# WHAT TO WORK ON
Beginning with the very first line, please reproduce the entries exactly through the line containing "inv_2 2, nor2_8".

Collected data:

☆ ☆ ☆ ☆ ☆ ☆ ☆

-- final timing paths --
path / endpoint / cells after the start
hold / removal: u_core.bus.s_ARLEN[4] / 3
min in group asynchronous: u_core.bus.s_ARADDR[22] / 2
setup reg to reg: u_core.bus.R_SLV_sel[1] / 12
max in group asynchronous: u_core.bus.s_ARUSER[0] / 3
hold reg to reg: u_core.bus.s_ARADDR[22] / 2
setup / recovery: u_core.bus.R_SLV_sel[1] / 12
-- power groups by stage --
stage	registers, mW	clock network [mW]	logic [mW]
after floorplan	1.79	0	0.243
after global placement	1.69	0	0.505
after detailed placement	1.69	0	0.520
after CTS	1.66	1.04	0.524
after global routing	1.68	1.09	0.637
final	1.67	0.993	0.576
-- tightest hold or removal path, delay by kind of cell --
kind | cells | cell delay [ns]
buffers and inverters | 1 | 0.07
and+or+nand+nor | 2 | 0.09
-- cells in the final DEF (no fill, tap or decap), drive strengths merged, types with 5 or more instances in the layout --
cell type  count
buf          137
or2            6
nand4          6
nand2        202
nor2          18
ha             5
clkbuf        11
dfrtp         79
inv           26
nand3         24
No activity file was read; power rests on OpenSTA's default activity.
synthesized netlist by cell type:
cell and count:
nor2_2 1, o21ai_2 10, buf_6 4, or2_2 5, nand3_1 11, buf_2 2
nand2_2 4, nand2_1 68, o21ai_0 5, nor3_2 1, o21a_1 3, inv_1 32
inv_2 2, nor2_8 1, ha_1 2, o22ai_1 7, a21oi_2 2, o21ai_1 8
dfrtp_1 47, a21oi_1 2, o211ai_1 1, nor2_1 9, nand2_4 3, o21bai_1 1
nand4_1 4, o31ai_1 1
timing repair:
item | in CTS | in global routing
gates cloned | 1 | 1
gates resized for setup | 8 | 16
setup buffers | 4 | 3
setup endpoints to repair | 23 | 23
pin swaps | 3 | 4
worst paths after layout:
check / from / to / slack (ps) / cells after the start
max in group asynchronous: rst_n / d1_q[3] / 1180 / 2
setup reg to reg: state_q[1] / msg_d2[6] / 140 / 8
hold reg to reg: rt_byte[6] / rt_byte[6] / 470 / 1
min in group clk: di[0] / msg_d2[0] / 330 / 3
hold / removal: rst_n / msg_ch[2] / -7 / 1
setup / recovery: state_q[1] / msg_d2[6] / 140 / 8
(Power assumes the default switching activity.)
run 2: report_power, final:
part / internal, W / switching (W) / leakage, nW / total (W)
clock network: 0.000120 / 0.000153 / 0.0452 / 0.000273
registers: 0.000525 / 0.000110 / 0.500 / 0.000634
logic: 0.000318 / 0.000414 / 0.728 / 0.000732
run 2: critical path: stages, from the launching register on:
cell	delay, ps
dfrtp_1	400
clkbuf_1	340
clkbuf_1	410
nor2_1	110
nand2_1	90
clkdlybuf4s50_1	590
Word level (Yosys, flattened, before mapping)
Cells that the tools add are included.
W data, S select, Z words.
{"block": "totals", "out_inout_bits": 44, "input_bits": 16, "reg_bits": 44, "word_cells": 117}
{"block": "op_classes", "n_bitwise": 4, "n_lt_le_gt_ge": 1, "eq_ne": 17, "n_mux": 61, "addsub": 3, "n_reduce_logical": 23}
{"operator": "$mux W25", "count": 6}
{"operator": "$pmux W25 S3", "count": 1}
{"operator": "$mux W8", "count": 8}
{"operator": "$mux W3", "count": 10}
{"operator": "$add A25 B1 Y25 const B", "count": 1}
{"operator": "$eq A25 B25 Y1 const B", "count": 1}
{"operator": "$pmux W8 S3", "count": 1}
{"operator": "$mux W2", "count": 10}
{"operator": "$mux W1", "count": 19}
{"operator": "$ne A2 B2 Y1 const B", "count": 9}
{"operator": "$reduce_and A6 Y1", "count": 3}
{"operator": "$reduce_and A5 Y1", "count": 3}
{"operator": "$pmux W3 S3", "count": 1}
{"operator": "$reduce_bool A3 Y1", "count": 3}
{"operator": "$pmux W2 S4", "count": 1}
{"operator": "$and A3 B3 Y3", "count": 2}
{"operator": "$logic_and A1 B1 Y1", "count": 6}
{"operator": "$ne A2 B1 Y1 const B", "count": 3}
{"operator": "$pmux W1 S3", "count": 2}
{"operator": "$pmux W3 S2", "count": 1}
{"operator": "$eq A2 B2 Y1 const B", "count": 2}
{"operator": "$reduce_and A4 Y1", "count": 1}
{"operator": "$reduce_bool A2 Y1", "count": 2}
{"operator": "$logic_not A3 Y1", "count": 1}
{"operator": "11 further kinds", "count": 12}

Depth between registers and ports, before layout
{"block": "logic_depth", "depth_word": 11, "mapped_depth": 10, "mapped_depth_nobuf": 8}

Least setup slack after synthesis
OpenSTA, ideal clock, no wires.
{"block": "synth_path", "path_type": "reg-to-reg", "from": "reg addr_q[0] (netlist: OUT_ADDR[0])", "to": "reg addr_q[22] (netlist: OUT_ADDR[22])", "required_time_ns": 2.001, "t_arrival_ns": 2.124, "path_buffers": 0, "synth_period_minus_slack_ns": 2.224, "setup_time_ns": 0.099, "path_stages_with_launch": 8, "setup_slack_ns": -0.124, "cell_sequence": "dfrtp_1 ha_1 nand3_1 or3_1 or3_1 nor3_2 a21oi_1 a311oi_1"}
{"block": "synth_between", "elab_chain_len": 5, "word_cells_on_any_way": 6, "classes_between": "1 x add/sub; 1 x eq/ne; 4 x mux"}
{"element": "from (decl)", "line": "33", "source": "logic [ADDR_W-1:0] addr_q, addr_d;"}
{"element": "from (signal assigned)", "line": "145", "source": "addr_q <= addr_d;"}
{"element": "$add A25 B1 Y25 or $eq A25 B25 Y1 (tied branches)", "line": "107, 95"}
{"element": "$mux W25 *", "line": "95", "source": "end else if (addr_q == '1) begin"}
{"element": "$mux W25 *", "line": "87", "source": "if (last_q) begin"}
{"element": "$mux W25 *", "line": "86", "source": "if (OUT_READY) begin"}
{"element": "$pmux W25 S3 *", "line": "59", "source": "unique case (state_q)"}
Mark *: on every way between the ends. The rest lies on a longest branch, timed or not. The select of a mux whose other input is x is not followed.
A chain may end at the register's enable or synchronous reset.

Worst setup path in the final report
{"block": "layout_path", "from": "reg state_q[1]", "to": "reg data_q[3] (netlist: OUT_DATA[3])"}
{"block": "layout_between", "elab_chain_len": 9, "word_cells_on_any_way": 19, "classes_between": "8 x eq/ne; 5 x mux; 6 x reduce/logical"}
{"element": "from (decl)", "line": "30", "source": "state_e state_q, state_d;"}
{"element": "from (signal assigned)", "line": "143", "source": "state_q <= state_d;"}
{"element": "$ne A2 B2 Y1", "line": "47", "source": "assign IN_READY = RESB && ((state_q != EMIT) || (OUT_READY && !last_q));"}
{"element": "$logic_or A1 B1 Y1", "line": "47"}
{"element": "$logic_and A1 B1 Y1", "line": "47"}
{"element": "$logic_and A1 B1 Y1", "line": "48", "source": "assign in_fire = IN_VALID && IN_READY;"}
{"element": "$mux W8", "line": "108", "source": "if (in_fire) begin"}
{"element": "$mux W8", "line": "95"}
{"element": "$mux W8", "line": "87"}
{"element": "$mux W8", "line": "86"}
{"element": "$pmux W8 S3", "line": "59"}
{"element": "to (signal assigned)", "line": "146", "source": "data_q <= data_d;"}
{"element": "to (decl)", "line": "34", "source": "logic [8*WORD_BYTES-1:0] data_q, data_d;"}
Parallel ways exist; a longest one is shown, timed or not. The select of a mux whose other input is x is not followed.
### config.mk
export PLATFORM = sky130hd
export DESIGN_NAME = t06_wall_scan_arbiter
export DESIGN_NICKNAME = d
export VERILOG_FILES = /design/src/rtl/t06_wall_scan_arbiter.sv
export SDC_FILE = /design/constraint.sdc
export NUM_CORES = 1
export LEC_CHECK = 0
export BUFFER_PORTS_ARGS = -buffer_cell sky130_fd_sc_hd__buf_2
export CORE_MARGIN = 2
export CORE_UTILIZATION = 48
export CTS_BUF_LIST = sky130_fd_sc_hd__clkbuf_8
export DETAILED_ROUTE_END_ITERATION = 8
export PLACE_DENSITY = 0.82
export SYNTH_ARGS = -nofsm -noshare
export SYNTH_HDL_FRONTEND = slang
export SYNTH_SLANG_ARGS = --single-unit
### constraint.sdc
create_clock -name clk -period 5.1 [get_ports clk]
set_input_delay 0 -clock clk [delete_from_list [all_inputs] [get_ports clk]]
set_output_delay 0 -clock clk [all_outputs]
set_load 0.01 [all_outputs]
### src/rtl/t06_wall_scan_arbiter.sv
// Wall-collision checker sharing one position comparator between the snake-head
// and apple-spawn requesters, with round-robin grant and early-exit table scan.
module t06_wall_scan_arbiter #(
  parameter int NUM_WALLS = 25,
  parameter int POS_W     = 8,
  parameter int CNT_W     = 5
) (
  input  logic                       clk,
  input  logic                       nrst,
  input  logic [NUM_WALLS*POS_W-1:0] walls,
  input  logic [CNT_W-1:0]           wall_count,
  input  logic                       head_req,
  input  logic [POS_W-1:0]           head_pos,
  output logic                       head_done,
  output logic                       head_hit,
  input  logic                       apple_req,
  input  logic [POS_W-1:0]           apple_pos,
  output logic                       apple_done,
  output logic                       apple_hit,
  output logic                       busy
);

  typedef enum logic [1:0] {IDLE, SCAN, DONE} state_t;
  typedef enum logic {OWN_HEAD, OWN_APPLE} owner_t;

  state_t           state;
  owner_t           owner;
  owner_t           last_grant;
  logic [POS_W-1:0] pos_q;
  logic [CNT_W-1:0] limit_q;
  logic [CNT_W-1:0] idx;

  logic [POS_W-1:0] cur_wall;
  logic [CNT_W-1:0] limit_in;
  logic             grant_any;
  logic             grant_head;
  logic             match;
  logic             last_idx;
  logic             finish;
  logic             finish_hit;
  logic             finish_head;

  always_comb begin
    // NOTE: assign a default before the loop so no path leaves cur_wall unassigned (avoids a latch).
    cur_wall = '0;
    for (int i = 0; i < NUM_WALLS; i++) begin
      if (idx == CNT_W'(i)) cur_wall = walls[i*POS_W +: POS_W];
    end
  end

  assign limit_in   = (wall_count > CNT_W'(NUM_WALLS)) ? CNT_W'(NUM_WALLS) : wall_count;
  assign grant_any  = head_req || apple_req;
  // On a tie the requester that did not win last time gets the comparator.
  assign grant_head = head_req && (!apple_req || last_grant == OWN_APPLE);
  assign match      = (cur_wall == pos_q);
  assign last_idx   = (idx == limit_q - CNT_W'(1));

  // Result is known one cycle before DONE; outputs are registered on entry to DONE.
  assign finish      = (state == SCAN && (match || last_idx)) ||
                       (state == IDLE && grant_any && limit_in == '0);
  assign finish_hit  = (state == SCAN) && match;
  assign finish_head = (state == SCAN) ? (owner == OWN_HEAD) : grant_head;

  always_ff @(posedge clk or negedge nrst) begin
    if (!nrst) begin
      state      <= IDLE;
      owner      <= OWN_HEAD;
      last_grant <= OWN_APPLE;
      pos_q      <= '0;
      limit_q    <= '0;
      idx        <= '0;
      head_done  <= 1'b0;
      head_hit   <= 1'b0;
      apple_done <= 1'b0;
      apple_hit  <= 1'b0;
      busy       <= 1'b0;
    end else begin
      // NOTE: non-blocking assignments so every register updates from pre-edge values.
      head_done  <= 1'b0;
      apple_done <= 1'b0;
      if (finish) begin
        if (finish_head) begin
          head_done <= 1'b1;
          head_hit  <= finish_hit;
        end else begin
          apple_done <= 1'b1;
          apple_hit  <= finish_hit;
        end
      end

      case (state)
        IDLE: begin
          if (grant_any) begin
            owner      <= grant_head ? OWN_HEAD : OWN_APPLE;
            last_grant <= grant_head ? OWN_HEAD : OWN_APPLE;
            pos_q      <= grant_head ? head_pos : apple_pos;
            limit_q    <= limit_in;
            idx        <= '0;
            busy       <= 1'b1;
            state      <= (limit_in == '0) ? DONE : SCAN;
          end
        end
        SCAN: begin
          if (match || last_idx) state <= DONE;
          else                   idx   <= idx + CNT_W'(1);
        end
        DONE: begin
          busy  <= 1'b0;
          state <= IDLE;
        end
        default: state <= IDLE;
      endcase
    end
  end

endmodule

### Word level (Yosys, flattened, before mapping)

Index checks and enable logic that the tools add are counted.

| word-level totals | value |
|---|---|
| flip-flop bits (word level) | 27 |
| input port bits | 225 |
| output and inout port bits | 5 |
| word-level logic and storage cells | 110 |

| operators by class | value |
|---|---|
| $add $sub $neg | 2 |
| $lt $le $gt $ge | 1 |
| eq/ne operators | 31 |
| mux-type cells | 42 |
| bitwise operators | 2 |
| reduce and logical (&&, ||, !) cells | 21 |

Operators with widths:

| cell | count |
|---|---|
| $mux W8 | 26 |
| $eq A5 B5 Y1 const B | 9 |
| $eq A5 B4 Y1 const B | 8 |
| $eq A5 B3 Y1 const B | 4 |
| $mux W5 | 3 |
| $eq A5 B2 Y1 const B | 2 |
| $logic_not A5 Y1 | 2 |
| $pmux W5 S2 | 1 |
| $reduce_and A2 Y1 | 5 |
| $eq A8 B8 Y1 | 1 |
| $mux W1 | 7 |
| $mux W2 | 3 |
| $add A5 B1 Y5 const B | 1 |
| $eq A5 B1 Y1 const B | 1 |
| $eq A5 B5 Y1 | 1 |
| $gt A5 B5 Y1 const B | 1 |
| $logic_and A1 B1 Y1 | 5 |
| $sub A5 B1 Y5 const B | 1 |
| $logic_or A1 B1 Y1 | 4 |
| $ne A2 B2 Y1 const B | 2 |
| $pmux W2 S2 | 1 |
| $reduce_bool A2 Y1 | 2 |
| $reduce_and A3 Y1 | 1 |
| $eq A2 B1 Y1 const B | 1 |
| other kinds (6) | 7 |

### Longest topological paths before layout

Gate-level depths: netlist (run 1).

| depth | value |
|---|---|
| word-level depth | 31 |
| mapped depth | 17 |
| gate-level depth less buffers | 15 |

### Least setup slack after synthesis (run 1)

OpenSTA, ideal clock, no wires.

| timing | value |
|---|---|
| path kind | register -> register |
| from | reg idx[0] |
| to | reg idx[1] |
| setup time | 0.125 ns |
| arrival time | 3.426 ns |
| required time | 4.975 ns |
| path slack | 1.549 ns |
| stages on the path, launching flop included | 17 |
| path buffers | 2 |
| clock period less this slack | 3.551 ns |
| cells stage by stage | dfrtp_1 ha_1 buf_2 inv_1 clkbuf_1 nor3_1 ha_1 nor2_1 nand2_1 a211o_1 o221ai_1 mux2i_1 xnor2_1 and4_4 a41oi_4 nand2_2 mux2_4 |

| between the ends | value |
|---|---|
| cells in the longest elaborated chain, start to end | 30 |
| elaborated cells between the ends (all ways) | 58 |
| those cells by class | add/sub (1); eq/ne (27); mux (27); reduce/logical (3) |

Ends and longest elaborated chain:

| element | line | RTL |
|---|---|---|
| start: declaration | 31 | `logic [CNT_W-1:0] idx;` |
| start signal: assignment | 105 | `else idx <= idx + CNT_W'(1);` |
| $logic_not A5 Y1 | 47 | `if (idx == CNT_W'(i)) cur_wall = walls[i*POS_W +: POS_W];` |
| $mux W8 (25 in a row) | 47 |  |
| $eq A8 B8 Y1 | 55 | `assign match = (cur_wall == pos_q);` |
| $logic_or A1 B1 Y1 | 104 | `if (match \|\| last_idx) state <= DONE;` |
| $ne A2 B2 Y1 (no source line) | - |  |
| $reduce_and A3 Y1 (no source line) | - |  |

Several ways; a longest one is shown, not always the timed one. The select of a mux whose other input is x is not followed.
A chain may end at the register's enable or synchronous reset.

### Worst setup path in the final report (run 1)

Ends and elaborated chain as after synthesis.

==> flow_metrics.py, run 1 <==
metrics = {
    "place": {
        "routabilityCongestion": 1.12,
        "dpl_cell_area_mm2": 0.00564,
        "dp_hpwl_um": 17900,
        "numPortBuffers": 229,
    },
    "synthesis": {
        "syn_area_mm2": 0.00452,
        "yosysWarningCount": 0,
        "synth.yosys.seq_area_share_pct": 15.0,
        "postSynthAreaPerCell_um2": 7.05,
        "synth_edf_count": 0,
        "syn_inst": 641,
        "yosys.cell_types.count": 95,
        "synth_nets": 872,
        "postSynth.topFlopCell": "dfrtp_1",
        "asyncSetResetFlopFracSynth_pct": 100,
        "postSynthRegisterBits": 27,
    },
    "floorplanning": {
        "core_mm2": 0.00920,
        "die_h_um": 101,
        "io_pins": 230,
        "floorplan.die.width_um": 101,
        "fp-row-count": 35,
        "fp.dieArea_mm2": 0.0102,
        "initial_core_util_pct": 49.2,
    },
    "sta": {
        "setup_repair_after_global_routing_missed_its_margin": "no",
        "finalCriticalPeriod_ns": 4.49,
        "timing_max_transition_violations_final": 0,
        "finalSetupViolations": 0,
        "post-route-period-util_pct": 88.1,
        "fin_worst_skew_ns": 0.00730,
        "timing.final.hold_violations": 0,
        "timing.max_slew.rel_slack_pct": 20.6,
        "fin_setup_tns_ns": 0,
        "fmax_mhz": 223,
        "timing_worst_slew_pin_value_ns": 1.18,
    },
    "pwr": {
        "tot_pwr_mw": 2.98,
        "cellPowerDensity_mw_per_mm2": 519,
        "p_leak_nw": 2.65,
        "irDropWorstVdd_v": 0.000430,
    },
    "route": {
        "drcViolationCount": 0,
        "detailedRoute.firstPassIterationCount": 8,
        "drt_iter0_drc": 944,
        "vias_per_cell": 7.00,
        "wire_per_inst_um": 24.2,
        "drtAntennaViolNets": 0,
        "vias": 6643,
        "drt-total-wl_um": 23000,
    },
    "cts": {
        "clock_tree_from_tritoncts": "yes",
        "h-tree-depth": 1,
        "worst_skew_pair.late_latency_ns": 0.28,
        "cts.path.max_buffers": 2,
        "postCtsSetupRepairBufs": 0,
        "clkTransAtPathRegs_ns": 0.09,
        "tritoncts.num_buffers": 3,
        "clockRootBuffer": "clkbuf_8",
        "clock_sinks": 27,
    },
    "grt": {
        "grt_first_pass_wirelength_um": 33900,
        "globalRouteTotalUtil_pct": 42.9,
        "grt_max_degree": 51,
        "grt-ovfl-total": 0,
        "antenna_violations_before_repair": 0,
        "number_of_global_route_vias_before_repair": 6184,
    },
    "critical_path": {
        "timing.critical_path.arrival_ns": 4.66,
        "required_time_worst_endpoint_ns": 5.27,
        "setup.worst_path.class": "reg2reg",
        "crit_path_end_kind": "flop",
        "critical_path_source_type": "flop",
        "maximum_fanout_encountered_on_the_critical_timing_path": 25,
    },
    "cells_and_area": {
        "final_cell_mix": "229 x buf_2, 77 x nand2_1, 54 x nor2_1",
        "area_growth_pct": 26.8,
        "most_common_library_cell_in_the_layout_ignoring_fill_and_taps": "buf_2",
        "drive_gt1_share_pct": 33.3,
        "finalNetCount": 1070,
        "finalInstanceArea_mm2": 0.00573,
        "n_antenna_cell": 0,
    },
    "worst_hold_path": {
        "worst_hold_path_type": "in2reg",
    },
    "run_status": {
        "outcome": "complete, no violations",
    },
    "flow_run": {
        "drv.max_cap_violation_count": 0,
    },
}
==> layout make-up <==
type / instances / area [µm²]
tap: 111 / 139
clock buffer: 3 / 41.3
fill: 861 / 3460
sequential: 27 / 677
timing repair buffer: 248 / 1300
clock inverter: 1 / 5.00
inverter: 29 / 109
multi-input combinational: 530 / 3460
File: config.mk
export PLATFORM = sky130hd
export DESIGN_NAME = fifo_stream_drain
export DESIGN_NICKNAME = d
export VERILOG_FILES = /design/src/rtl/fifo_stream_pkg.sv /design/src/rtl/stream_skid_buf.sv /design/src/rtl/fifo_stream_drain.sv
export SDC_FILE = /design/constraint.sdc
export NUM_CORES = 1
export LEC_CHECK = 0
export CORE_ASPECT_RATIO = 0.8
export CORE_UTILIZATION = 46
export DETAILED_ROUTE_END_ITERATION = 10
export PLACE_DENSITY = 0.74
export SETUP_SLACK_MARGIN = 0.15
export SYNTH_ARGS = -nofsm -noshare
export SYNTH_HDL_FRONTEND = slang
export SYNTH_HIERARCHICAL = 1
export SYNTH_SLANG_ARGS = --single-unit
export TNS_END_PERCENT = 30
File: constraint.sdc
create_clock -name MCLK -period 3.9 [get_ports MCLK]
set_clock_uncertainty 0.1 [all_clocks]
set_input_delay 0.975 -clock MCLK [delete_from_list [all_inputs] [get_ports MCLK]]
set_output_delay 0.975 -clock MCLK [all_outputs]
set_load 0.01 [all_outputs]
File: src/rtl/fifo_stream_pkg.sv
// rtl/fifo_stream_pkg.sv - shared types, width helpers and parameter checks for fifo_stream_drain
package fifo_stream_pkg;

  localparam int DATA_WIDTH_DEF = 32;

  // One output beat as seen downstream: the word plus its burst-framing flag
  typedef struct packed {
    logic [DATA_WIDTH_DEF-1:0] data;
    logic                      last;
  } beat_t;

  // Pointer width for a circular buffer; a single-entry buffer still gets one bit
  function automatic int ptr_w(input int depth);
    return (depth > 1) ? $clog2(depth) : 1;
  endfunction

  function automatic int cnt_w(input int burst_len);
    return $clog2(burst_len) + 1;
  endfunction

  function automatic bit params_ok(input int skid_depth, input int rd_latency, input int burst_len);
    return (rd_latency >= 0) && (rd_latency <= 1) &&
           (skid_depth >= rd_latency + 1) && (burst_len >= 1);
  endfunction

endpackage
[src/rtl/pmem_arbiter.sv]
// Serialises I-cache and D-cache line transactions onto one physical-memory port,
// alternating grants under contention and flagging memory that never responds.
module pmem_arbiter
  import lc3b_types::*;
#(
  parameter int unsigned ADDR_WIDTH = 16,
  parameter int unsigned LINE_WIDTH = LC3B_LINE_WIDTH,
  parameter int unsigned TIMEOUT    = DEFAULT_TIMEOUT
) (
  input  logic                  clk,
  input  logic                  rst_n,
  input  logic                  i_read,
  input  logic [ADDR_WIDTH-1:0] i_address,
  output logic [LINE_WIDTH-1:0] i_rdata,
  output logic                  i_resp,
  input  logic                  d_read,
  input  logic                  d_write,
  input  logic [ADDR_WIDTH-1:0] d_address,
  input  logic [LINE_WIDTH-1:0] d_wdata,
  output logic [LINE_WIDTH-1:0] d_rdata,
  output logic                  d_resp,
  output logic                  pmem_read,
  output logic                  pmem_write,
  output logic [ADDR_WIDTH-1:0] pmem_address,
  output logic [LINE_WIDTH-1:0] pmem_wdata,
  input  logic [LINE_WIDTH-1:0] pmem_rdata,
  input  logic                  pmem_resp,
  output logic                  timeout_err
);
  lc3b_arb_state         state, state_nxt;
  lc3b_side              last_grant, last_grant_nxt;
  logic [ADDR_WIDTH-1:0] addr_q, addr_nxt;
  logic [LINE_WIDTH-1:0] wdata_q, wdata_nxt;
  logic                  is_write_q, is_write_nxt;
  logic                  is_d_q, is_d_nxt;
  logic                  i_req, d_req;
  logic                  grant, grant_d;
  logic                  serving;
  logic                  wait_terminal;

  assign i_req   = i_read;
  assign d_req   = d_read | d_write;
  assign serving = (state != IDLE);

  always_comb begin
    state_nxt      = state;
    last_grant_nxt = last_grant;
    addr_nxt       = addr_q;
    wdata_nxt      = wdata_q;
    is_write_nxt   = is_write_q;
    is_d_nxt       = is_d_q;
    grant          = 1'b0;
    grant_d        = 1'b0;
    case (state)
      IDLE: begin
        if (i_req || d_req) begin
          grant          = 1'b1;
          // On a tie the side that did not win last time goes next.
          grant_d        = d_req && (!i_req || (last_grant == SIDE_I));
          state_nxt      = grant_d ? SERVE_D : SERVE_I;
          last_grant_nxt = grant_d ? SIDE_D : SIDE_I;
          is_d_nxt       = grant_d;
          addr_nxt       = grant_d ? d_address : i_address;
          wdata_nxt      = grant_d ? d_wdata : '0;
          is_write_nxt   = grant_d && d_write;
        end
      end
      SERVE_I, SERVE_D: begin
        if (pmem_resp) begin
          state_nxt = IDLE;
        end
      end
      default: state_nxt = IDLE;
    endcase
  end

  always_ff @(posedge clk or negedge rst_n) begin
    if (!rst_n) begin
      state       <= IDLE;
      last_grant  <= SIDE_I;
      addr_q      <= '0;
      wdata_q     <= '0;
      is_write_q  <= 1'b0;
      is_d_q      <= 1'b0;
      timeout_err <= 1'b0;
    end else begin
      state      <= state_nxt;
      last_grant <= last_grant_nxt;
      addr_q     <= addr_nxt;
      wdata_q    <= wdata_nxt;
      is_write_q <= is_write_nxt;
      is_d_q     <= is_d_nxt;
      if (serving && wait_terminal) begin
        timeout_err <= 1'b1;
      end
    end
  end

  arb_wait_counter #(
    .MAX(TIMEOUT)
  ) u_wait (
    .clk     (clk),
    .rst_n   (rst_n),
    .clear   (grant),
    .en      (serving && !pmem_resp),
    .terminal(wait_terminal)
  );

  assign pmem_read    = serving && !is_write_q;
  assign pmem_write   = serving && is_write_q;
  assign pmem_address = addr_q;
  assign pmem_wdata   = wdata_q;

  assign i_resp  = serving && !is_d_q && pmem_resp;
  assign d_resp  = serving && is_d_q && pmem_resp;
  assign i_rdata = i_resp ? pmem_rdata : '0;
  assign d_rdata = d_resp ? pmem_rdata : '0;
endmodule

☆ ☆ ☆ ☆ ☆ ☆ ☆

# SOLUTION TO THE EXERCISE
-- final timing paths --
path / endpoint / cells after the start
hold / removal: u_core.bus.s_ARLEN[4] / 3
min in group asynchronous: u_core.bus.s_ARADDR[22] / 2
setup reg to reg: u_core.bus.R_SLV_sel[1] / 12
max in group asynchronous: u_core.bus.s_ARUSER[0] / 3
hold reg to reg: u_core.bus.s_ARADDR[22] / 2
setup / recovery: u_core.bus.R_SLV_sel[1] / 12
-- power groups by stage --
stage	registers, mW	clock network [mW]	logic [mW]
after floorplan	1.79	0	0.243
after global placement	1.69	0	0.505
after detailed placement	1.69	0	0.520
after CTS	1.66	1.04	0.524
after global routing	1.68	1.09	0.637
final	1.67	0.993	0.576
-- tightest hold or removal path, delay by kind of cell --
kind | cells | cell delay [ns]
buffers and inverters | 1 | 0.07
and+or+nand+nor | 2 | 0.09
-- cells in the final DEF (no fill, tap or decap), drive strengths merged, types with 5 or more instances in the layout --
cell type  count
buf          137
or2            6
nand4          6
nand2        202
nor2          18
ha             5
clkbuf        11
dfrtp         79
inv           26
nand3         24
No activity file was read; power rests on OpenSTA's default activity.
synthesized netlist by cell type:
cell and count:
nor2_2 1, o21ai_2 10, buf_6 4, or2_2 5, nand3_1 11, buf_2 2
nand2_2 4, nand2_1 68, o21ai_0 5, nor3_2 1, o21a_1 3, inv_1 32
inv_2 2, nor2_8 1, ha_1 2, o22ai_1 7, a21oi_2 2, o21ai_1 8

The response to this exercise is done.